От неожиданности мои руки вздрагивают и роняют зеркальце на песок. Это Леннон. Я так увлеклась, что не заметила его приближение, не услышала шаги.
– Мы лучше, – Альфа смотрит на меня и щурится.
Потом поднимает с песка зеркальце и сбривает оставшееся с шеи.
– Клёво. А мы не очень.
Альфа не останавливается, методично продолжает делать, что делал. Леннон тянет с продолжением, я не решаюсь вмешиваться в дела власти. Наконец, самый главный не выдерживает.
– Ну?
– Жду, пока добреешься.
И вот тут перед моими глазами зеркальце на песке. Оно так неудачно приземлилось, когда я его выронила, что песок засыпал всё стекло целиком, даже краешка не оставил. Потому я и зависла, не подняла его сразу – будто почувствовала что-то нехорошее… и непреодолимое.
– Говори уже. Я закончил.
Леннон глубоко вздыхает и, наконец, выдаёт:
– Девушку изнасиловали. Сегодня ночью.
Пару мгновений спустя Альфа задаёт самый главный вопрос:
– Кто?
– Не знаю. Она не говорит. Плачет только.

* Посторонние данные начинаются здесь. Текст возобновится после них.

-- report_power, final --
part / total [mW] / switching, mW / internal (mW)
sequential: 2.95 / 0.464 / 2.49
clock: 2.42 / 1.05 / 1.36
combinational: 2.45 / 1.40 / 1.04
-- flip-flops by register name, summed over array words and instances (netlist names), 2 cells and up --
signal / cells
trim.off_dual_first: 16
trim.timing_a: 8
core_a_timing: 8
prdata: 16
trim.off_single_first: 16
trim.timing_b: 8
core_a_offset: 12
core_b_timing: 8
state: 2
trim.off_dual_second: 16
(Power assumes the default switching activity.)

И второй главный вопрос задаю уже я:
– Кого изнасиловали?
– Подружку твою. Беленькую… с аллергией.
– Цыпу? – я даже дышать перестаю.
Мне не до конца понятно значение термина «изнасиловали», но это явно что-то нехорошее.
– Её имя Альфия, – поправляет меня главный.
Он закрывает глаза, будто смотреть ему теперь больно. Потом ещё и пальцы вдавливает в свои виски. И мне становится ясно: «нехорошее» произошло сегодня ночью не только с Цыпой, но и со всеми нами.
Ocie Elliott – Take Me Home
Её плечи собраны, скручены, будто свёрнуты в нечто очень маленькое. Она уже не рыдает, но по опухшим глазам видно, что делала это долго, хоть и в прошлом. Умник гладит её по спине, и даже Рыжая выглядит не такой циничной, как обычно. На её лице… страх, что ли?
Мне приходится расспросить её, что означает «изнасиловали». После сухих, но объективно ёмких разъяснений Рыжей, страшно становится и мне.
Выходит, если с Цыпой так поступили, значит, наше маленькое общество работает не по тем законам, на которые все мы рассчитывали. Слабые в нём беззащитны. И если в присутствии Альфы Двадцатая – она же инвалид – регулярно получает порцию еды, то, когда его нет, ей приходится голодать. Я делилась с ней орехами, Умник добыл для неё моллюска пару раз, Рыжая отдала ей свои батончики из гранолы, нарушив тем самым приказ Главного всю еду из прошлой жизни отдать Цыпе. И чтобы это её ослушание не навредило принципам субординации, всем свидетелям она сказала, что в её батончиках были орехи. Их там не было, это точно – я потом специально рассмотрела выброшенные обёртки. Просто до меня начала доходить важность сильной фигуры в таком коллективе, как наш. Если её не будет, или её авторитета окажется недостаточно, то насиловать девочек будут многие.